Ricci scalar and General Relativity cartoon pictures

These are called embedding diagrams. Usually, if done properly, they are surfaces with the same intrinsic metric as some simple slice through the spacetime, like the equatorial plane.

For example, on this site about relativity, black holes, and related ideas, you'll find this page, where you'll see a similar image for a neutron star. Disclosure: I wrote most of the site and created the graphics in question. I flipped the image upside down, because I think it makes more sense to people who've never seen such a thing. But it's the same idea as the more common sinking-into-a-mattress picture. There's another with a black hole on the following page. In either case, if you look at the metric intrinsic to these surfaces as embedded in flat three-dimensional space, they're the same as the metrics of the slices through the middle of the spacetimes.
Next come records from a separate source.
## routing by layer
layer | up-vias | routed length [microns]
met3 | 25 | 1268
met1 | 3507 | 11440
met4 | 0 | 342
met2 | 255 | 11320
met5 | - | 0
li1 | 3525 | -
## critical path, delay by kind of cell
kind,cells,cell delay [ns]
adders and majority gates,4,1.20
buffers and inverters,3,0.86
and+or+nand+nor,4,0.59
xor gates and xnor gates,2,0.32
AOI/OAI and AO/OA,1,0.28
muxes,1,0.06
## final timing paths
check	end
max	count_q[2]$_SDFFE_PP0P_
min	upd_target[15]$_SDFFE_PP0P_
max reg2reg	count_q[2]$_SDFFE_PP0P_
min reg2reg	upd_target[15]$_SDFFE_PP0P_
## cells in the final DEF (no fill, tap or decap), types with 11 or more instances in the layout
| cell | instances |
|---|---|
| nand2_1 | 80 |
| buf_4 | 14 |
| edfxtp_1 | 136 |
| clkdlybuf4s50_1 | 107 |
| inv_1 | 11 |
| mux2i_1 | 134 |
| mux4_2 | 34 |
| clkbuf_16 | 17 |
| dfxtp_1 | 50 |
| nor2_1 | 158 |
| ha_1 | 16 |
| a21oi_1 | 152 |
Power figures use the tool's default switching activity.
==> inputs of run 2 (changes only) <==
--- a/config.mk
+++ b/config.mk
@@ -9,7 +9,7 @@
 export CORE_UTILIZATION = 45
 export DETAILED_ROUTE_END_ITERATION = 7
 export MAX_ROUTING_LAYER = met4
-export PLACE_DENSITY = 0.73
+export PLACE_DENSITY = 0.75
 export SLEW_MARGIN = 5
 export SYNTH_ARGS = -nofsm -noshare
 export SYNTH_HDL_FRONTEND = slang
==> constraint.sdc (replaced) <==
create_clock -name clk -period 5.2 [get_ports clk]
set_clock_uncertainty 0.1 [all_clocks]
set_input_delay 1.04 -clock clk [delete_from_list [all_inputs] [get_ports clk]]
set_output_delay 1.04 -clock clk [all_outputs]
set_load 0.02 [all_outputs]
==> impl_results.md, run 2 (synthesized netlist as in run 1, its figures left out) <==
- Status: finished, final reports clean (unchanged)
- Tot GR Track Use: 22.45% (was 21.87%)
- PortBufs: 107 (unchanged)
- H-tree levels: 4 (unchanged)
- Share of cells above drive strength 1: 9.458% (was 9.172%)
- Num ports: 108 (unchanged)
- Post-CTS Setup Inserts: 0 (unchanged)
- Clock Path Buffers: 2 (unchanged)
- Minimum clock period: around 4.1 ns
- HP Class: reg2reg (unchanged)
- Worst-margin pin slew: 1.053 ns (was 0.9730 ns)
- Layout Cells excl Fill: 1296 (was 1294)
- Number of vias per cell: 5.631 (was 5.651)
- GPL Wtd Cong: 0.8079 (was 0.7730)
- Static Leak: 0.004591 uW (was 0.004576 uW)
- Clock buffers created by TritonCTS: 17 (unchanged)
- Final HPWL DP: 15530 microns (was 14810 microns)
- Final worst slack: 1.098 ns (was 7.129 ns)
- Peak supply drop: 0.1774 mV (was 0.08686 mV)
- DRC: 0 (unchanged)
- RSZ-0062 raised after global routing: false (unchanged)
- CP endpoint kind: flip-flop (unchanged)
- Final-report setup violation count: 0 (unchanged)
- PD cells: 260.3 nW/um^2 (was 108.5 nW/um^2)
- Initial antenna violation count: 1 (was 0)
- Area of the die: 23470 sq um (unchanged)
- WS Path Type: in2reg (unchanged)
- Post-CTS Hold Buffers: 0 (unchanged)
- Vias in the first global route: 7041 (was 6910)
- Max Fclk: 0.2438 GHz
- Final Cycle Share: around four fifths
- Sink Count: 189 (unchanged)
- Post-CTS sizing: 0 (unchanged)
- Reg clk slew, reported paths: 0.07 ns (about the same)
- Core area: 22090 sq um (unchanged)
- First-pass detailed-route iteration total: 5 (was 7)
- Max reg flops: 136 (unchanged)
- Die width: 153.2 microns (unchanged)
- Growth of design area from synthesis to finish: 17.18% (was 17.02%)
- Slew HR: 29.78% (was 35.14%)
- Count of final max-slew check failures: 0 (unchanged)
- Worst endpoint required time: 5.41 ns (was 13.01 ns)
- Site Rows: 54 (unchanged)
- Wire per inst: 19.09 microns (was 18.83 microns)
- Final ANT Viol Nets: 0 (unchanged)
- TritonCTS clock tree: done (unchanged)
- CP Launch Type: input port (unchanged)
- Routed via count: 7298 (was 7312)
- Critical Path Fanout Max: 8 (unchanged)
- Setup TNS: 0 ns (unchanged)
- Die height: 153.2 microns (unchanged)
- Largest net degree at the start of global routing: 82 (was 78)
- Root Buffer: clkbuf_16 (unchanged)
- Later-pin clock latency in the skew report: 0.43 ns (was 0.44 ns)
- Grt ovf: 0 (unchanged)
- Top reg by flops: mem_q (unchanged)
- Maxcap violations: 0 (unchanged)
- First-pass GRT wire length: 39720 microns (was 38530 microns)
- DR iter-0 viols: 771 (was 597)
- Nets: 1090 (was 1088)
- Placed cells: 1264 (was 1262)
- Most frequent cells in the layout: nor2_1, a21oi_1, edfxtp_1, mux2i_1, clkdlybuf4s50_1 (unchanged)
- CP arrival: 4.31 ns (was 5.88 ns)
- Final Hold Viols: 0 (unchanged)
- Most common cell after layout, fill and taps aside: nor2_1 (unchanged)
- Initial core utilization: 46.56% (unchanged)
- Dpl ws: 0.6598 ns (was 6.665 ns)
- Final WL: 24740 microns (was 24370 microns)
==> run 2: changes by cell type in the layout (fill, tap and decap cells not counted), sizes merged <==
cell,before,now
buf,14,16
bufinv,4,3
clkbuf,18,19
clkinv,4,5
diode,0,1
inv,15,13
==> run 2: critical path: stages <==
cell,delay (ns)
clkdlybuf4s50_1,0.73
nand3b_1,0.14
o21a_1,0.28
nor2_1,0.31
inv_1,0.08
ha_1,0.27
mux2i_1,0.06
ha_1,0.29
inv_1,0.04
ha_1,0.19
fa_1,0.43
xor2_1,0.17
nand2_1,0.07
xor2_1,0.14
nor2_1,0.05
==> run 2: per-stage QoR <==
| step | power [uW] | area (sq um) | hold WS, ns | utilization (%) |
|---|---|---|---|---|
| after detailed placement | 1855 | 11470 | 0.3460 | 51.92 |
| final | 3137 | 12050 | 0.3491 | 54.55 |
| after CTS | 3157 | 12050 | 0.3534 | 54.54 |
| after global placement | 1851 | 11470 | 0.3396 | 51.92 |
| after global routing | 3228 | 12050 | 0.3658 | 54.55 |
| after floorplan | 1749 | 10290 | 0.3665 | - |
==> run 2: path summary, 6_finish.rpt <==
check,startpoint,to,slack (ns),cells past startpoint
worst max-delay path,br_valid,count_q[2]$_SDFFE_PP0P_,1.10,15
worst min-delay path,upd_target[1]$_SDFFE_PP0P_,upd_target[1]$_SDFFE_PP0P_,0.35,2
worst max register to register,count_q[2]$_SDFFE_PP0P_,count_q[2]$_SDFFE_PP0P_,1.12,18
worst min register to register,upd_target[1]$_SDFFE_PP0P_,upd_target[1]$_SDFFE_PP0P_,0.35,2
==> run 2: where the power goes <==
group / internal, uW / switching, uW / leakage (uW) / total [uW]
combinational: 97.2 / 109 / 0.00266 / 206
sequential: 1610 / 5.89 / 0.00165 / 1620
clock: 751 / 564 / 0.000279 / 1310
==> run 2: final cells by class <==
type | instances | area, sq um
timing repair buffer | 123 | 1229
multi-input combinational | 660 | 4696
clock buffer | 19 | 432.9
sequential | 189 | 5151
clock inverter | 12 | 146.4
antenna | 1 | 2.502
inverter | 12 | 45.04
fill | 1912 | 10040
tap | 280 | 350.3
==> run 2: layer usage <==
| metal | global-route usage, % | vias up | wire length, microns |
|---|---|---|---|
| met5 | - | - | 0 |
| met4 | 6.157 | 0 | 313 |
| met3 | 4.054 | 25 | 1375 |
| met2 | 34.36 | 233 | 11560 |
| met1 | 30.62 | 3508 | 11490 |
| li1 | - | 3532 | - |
`config.mk`:
```
export PLATFORM = sky130hd
export DESIGN_NAME = write_int_reg_file
export DESIGN_NICKNAME = d
export VERILOG_FILES = /design/src/rtl/vi_pkg.sv /design/src/rtl/retire_counter.sv /design/src/rtl/write_int_reg_file.sv
export SDC_FILE = /design/constraint.sdc
export NUM_CORES = 2
export LEC_CHECK = 0
export CAP_MARGIN = 30
export CORE_MARGIN = 2
export CORE_UTILIZATION = 35
export DETAILED_ROUTE_END_ITERATION = 8
export GPL_ROUTABILITY_DRIVEN = 0
export SLEW_MARGIN = 10
export SYNTH_ARGS = -nofsm -noshare
export SYNTH_HDL_FRONTEND = slang
export SYNTH_SLANG_ARGS = --single-unit
```
`constraint.sdc`:
```
create_clock -name clk_i -period 2.5 [get_ports clk_i]
set_input_delay 0.375 -clock clk_i [delete_from_list [all_inputs] [get_ports clk_i]]
set_output_delay 0.375 -clock clk_i [all_outputs]
set_load 0.01 [all_outputs]
```
File: src/rtl/byte_word_packer.sv
// Byte/word shift register shared by the load path (bytes in, LSB first)
// and the dump path (word in, bytes out LSB first), with a byte counter.
module byte_word_packer #(
  parameter int WORD_WIDTH     = 36,
  parameter int BYTES_PER_WORD = 5
) (
  input  logic                  clk,
  input  logic                  rst,
  input  logic                  shift_in_i,
  input  logic [7:0]            byte_i,
  input  logic                  load_i,
  input  logic [WORD_WIDTH-1:0] word_i,
  input  logic                  shift_out_i,
  output logic [WORD_WIDTH-1:0] word_o,
  output logic [7:0]            byte_o,
  output logic                  last_o
);

  localparam int SR_WIDTH  = BYTES_PER_WORD * 8;
  localparam int CNT_WIDTH = $clog2(BYTES_PER_WORD + 1);
  localparam logic [CNT_WIDTH-1:0] LAST_IDX = CNT_WIDTH'(BYTES_PER_WORD - 1);

  logic [SR_WIDTH-1:0]  sr_q, sr_d;
  logic [CNT_WIDTH-1:0] cnt_q, cnt_d;
  logic [7:0]           top_byte;

  // New bytes enter at the top so the first byte received ends up in bits [7:0].
  assign top_byte = shift_in_i ? byte_i : 8'h00;

  always_comb begin
    sr_d  = sr_q;
    cnt_d = cnt_q;
    if (load_i) begin
      sr_d  = SR_WIDTH'(word_i);
      cnt_d = '0;
    end else if (shift_in_i || shift_out_i) begin
      sr_d  = SR_WIDTH'({top_byte, sr_q} >> 8);
      cnt_d = last_o ? '0 : cnt_q + CNT_WIDTH'(1);
    end
  end

  always_ff @(posedge clk) begin
    if (rst) begin
      sr_q  <= '0;
      cnt_q <= '0;
    end else begin
      sr_q  <= sr_d;
      cnt_q <= cnt_d;
    end
  end

  assign word_o = sr_q[WORD_WIDTH-1:0];
  assign byte_o = sr_q[7:0];
  assign last_o = (cnt_q == LAST_IDX);

endmodule
===== src/rtl/fb_pkg.sv =====
// Shared frame-buffer constants and the write-arbiter state type; also used by the scan-out reader.
// No logic: constants and types only.
package fb_pkg;

    localparam int ADDR_W      = 17;
    localparam int DATA_W      = 32;
    localparam int FRAME_WORDS = 76800;

    // Bit positions of the requesters in the arbiter request/grant vectors
    localparam int REQ_CAM  = 0;
    localparam int REQ_HOST = 1;

    typedef enum logic {
        LAST_CAM  = 1'b0,
        LAST_HOST = 1'b1
    } arb_state_t;

endpackage


===== src/rtl/fb_write_arbiter_if.sv =====
// Requester and RAM port-A signal bundle for the frame-buffer write arbiter.
// slave = arbiter side; ready is produced combinationally from the valids, RAM outputs are registered.
interface fb_write_arbiter_if #(
    parameter int ADDR_W = fb_pkg::ADDR_W,
    parameter int DATA_W = fb_pkg::DATA_W
);
    logic              enable;
    logic              cam_valid;
    logic              cam_ready;
    logic              cam_sof;
    logic [DATA_W-1:0] cam_data;
    logic              host_valid;
    logic              host_ready;
    logic [ADDR_W-1:0] host_addr;
    logic [DATA_W-1:0] host_data;
    logic              ram_we;
    logic [ADDR_W-1:0] ram_addr;
    logic [DATA_W-1:0] ram_data;
    logic              frame_done;
    logic [7:0]        frame_count;
    logic              host_err;

    modport master (
        output enable, cam_valid, cam_sof, cam_data, host_valid, host_addr, host_data,
        input  cam_ready, host_ready, ram_we, ram_addr, ram_data, frame_done, frame_count, host_err
    );

    modport slave (
        input  enable, cam_valid, cam_sof, cam_data, host_valid, host_addr, host_data,
        output cam_ready, host_ready, ram_we, ram_addr, ram_data, frame_done, frame_count, host_err
    );

endinterface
While the surface's shape itself can't account for the time components of the metric, I used colors to indicate the time-time components. Embedding diagrams like this also necessarily suppress a spatial dimension, but they are actually precisely "correct" in a certain sense. That is, when done properly they're not just "drawn straight from [the] imagination" as count_to_10 suggests, or "wrong" as Physics Guy suggests. They do have their limitations, but if you know what they mean, they can be useful.

To be more explicit, for the neutron star picture, I solved the TOV equation using a tabulated equation of state. (I forget precisely which EOS.) This gives me the metric of the spacetime in and around the neutron star. Then, I evaluated the metric on the $x$-$y$ plane (so, constant $t$ and $z$ coordinates), and extracted the $g_{xx}$, $g_{xy}=g_{yx}$, and $g_{yy}$ components. Better yet, use polar coordinates $(r, \phi)$. Then the line element in this slice is \begin{equation} ds^2 = \left[ 1 - \frac{2m(r)}{r} \right]^{-1} dr^2 + r^2 d\phi^2, \end{equation} where $m(r)$ is the mass enclosed by the sphere of radius $r$.

I then created a surface in three-dimensional flat space, using coordinates $(x', y', z')$. Assuming it was rotationally symmetric (like the spacetime), I just chose the height $h$ of the surface at each point above the $x'$-$y'$ plane. Now switch to polar coordinates $(r', \phi')$, and the line element of the surface is \begin{equation} ds'^2 = \left[ 1 + \left( \frac{dh} {dr'} \right)^2 \right] dr'^2 + r'^2 d\phi'^2, \end{equation} where $h(r')$ is some function that I can solve for just by equating the terms in the two line elements. This will involve a little integration of $m(r)$, but it's not too hard numerically. The result is a surface in flat 3-d space with the same intrinsic metric as the slice through the center of the warped spacetime.

Outside the star (or black hole), we have $m(r) = M$, the (constant) total mass of the star, and we can solve to find \begin{equation} h(r') = \sqrt{8M(r-2M)} + \mathrm{const.} \end{equation} This is the same whether you're dealing with a planet, white dwarf, neutron star, or black hole (as long as we can ignore the spin). Inside the star, things get trickier. For non-black holes, the surface just smoothly connects at the center. You'd hardly be able to see it for white dwarfs. As shown on that web site, you can start to see the smooth but non-flat shape for a neutron star. And for a black hole, inside the horizon $r<2m$, you'd get an imaginary number for $h$, so you just cut off the diagram.

There's a good discussion of this in MTW — around pages 613 and 837. Aslo, while I haven't read it, it looks like this paper contains a good discussion of embedding diagrams, and it's free.


Ricci curvature is 0 for the external Schwarszchild solution, e.g., outside a black hole or an (ideal) spherical star. To first order in the change of radius of the ball, the ball remains the same size as it is proportional to R, The zero valued Ricci scalar. There are more terms of higher order.

In that case the relevant scalar curvature is the Kretschmann curvature K, an invariant of the fully contracted Weyl tensor. See https://en.m.wikipedia.org/wiki/Kretschmann_scalar.

It is proportional to mass square, so yes, the more massive the higher that scalar Weyl curvature. What happens to the ball's size isn't depicted much in those cartoons, more the depth of the mattress as the massive body sinks into it.